Connexin-mediated signalling in non-sensory cells is crucial for the development of sensory inner hair cells in the mouse cochlea.

Mutations in the genes encoding for gap junction proteins connexin 26 (Cx26) and connexin 30 (Cx30) have been linked to syndromic and non-syndromic hearing loss in mice and humans. The release of ATP from connexin hemichannels in cochlear non-sensory cells has been proposed to be the main trigger for action potential (AP) activity in immature sensory inner hair cells (IHCs), which is crucial for the refinement of the developing auditory circuitry. Using connexin knockout mice, we show that IHCs fire spontaneous APs even in the absence of ATP-dependent intercellular Ca(2+) signalling in the non-sensory cells. However, this signalling from non-sensory cells was able to increase the intrinsic IHC firing frequency. We also found that connexin expression is key to IHC functional maturation. In Cx26 conditional knockout mice (Cx26(Sox10-Cre)) the maturation of IHCs, which normally occurs at around postnatal day 12, was partially prevented. Although Cx30 has been shown not to be required for hearing in young adult mice, IHCs from Cx30 knockout mice exhibited a comprehensive brake in their development, such that their basolateral membrane currents and synaptic machinery retain a pre-hearing phenotype. We propose that IHC functional differentiation into mature sensory receptors is initiated in the pre-hearing cochlea provided that the expression of either connexin reaches a threshold level. As such, connexins regulate one of the most crucial functional refinements in the mammalian cochlea, the disruption of which contributes to the deafness phenotype observed in mice and DFNB1 patients.

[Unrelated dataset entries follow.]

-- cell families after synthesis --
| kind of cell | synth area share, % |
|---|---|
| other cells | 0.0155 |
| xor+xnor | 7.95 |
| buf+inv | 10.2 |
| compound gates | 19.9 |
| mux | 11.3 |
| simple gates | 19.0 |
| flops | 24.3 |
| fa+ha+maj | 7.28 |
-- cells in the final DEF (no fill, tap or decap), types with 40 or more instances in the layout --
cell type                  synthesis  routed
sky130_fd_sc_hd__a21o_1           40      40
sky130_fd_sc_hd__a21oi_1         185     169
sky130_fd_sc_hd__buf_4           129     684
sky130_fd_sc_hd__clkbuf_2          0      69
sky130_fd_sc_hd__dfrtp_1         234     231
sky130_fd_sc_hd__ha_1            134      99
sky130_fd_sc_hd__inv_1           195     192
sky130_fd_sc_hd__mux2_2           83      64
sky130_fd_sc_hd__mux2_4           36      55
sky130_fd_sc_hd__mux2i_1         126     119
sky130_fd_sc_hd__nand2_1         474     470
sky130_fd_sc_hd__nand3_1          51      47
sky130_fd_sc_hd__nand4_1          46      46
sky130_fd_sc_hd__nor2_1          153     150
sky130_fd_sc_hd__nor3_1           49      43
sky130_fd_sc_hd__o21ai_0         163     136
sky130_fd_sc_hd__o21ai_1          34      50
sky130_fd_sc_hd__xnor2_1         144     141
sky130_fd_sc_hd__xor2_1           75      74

SIGNIFICANCE STATEMENT: The correct development and function of the mammalian cochlea relies not only on the sensory hair cells, but also on the surrounding non-sensory cells. Although the non-sensory cells have been largely implicated in the general homeostasis in the mature cochlea, their involvement in the initial functional differentiation of the sensory inner hair cells is less clear. Using mutant mouse models for the most common form of congenital deafness in humans, which are knockouts for the gap-junction channels connexin 26 and connexin 30 genes, we show that defects in non-sensory cells prevented the functional maturation of inner hair cells (IHCs). In connexin knockouts, IHCs remained stuck at a pre-hearing stage of development, and as such are unable to process sound information.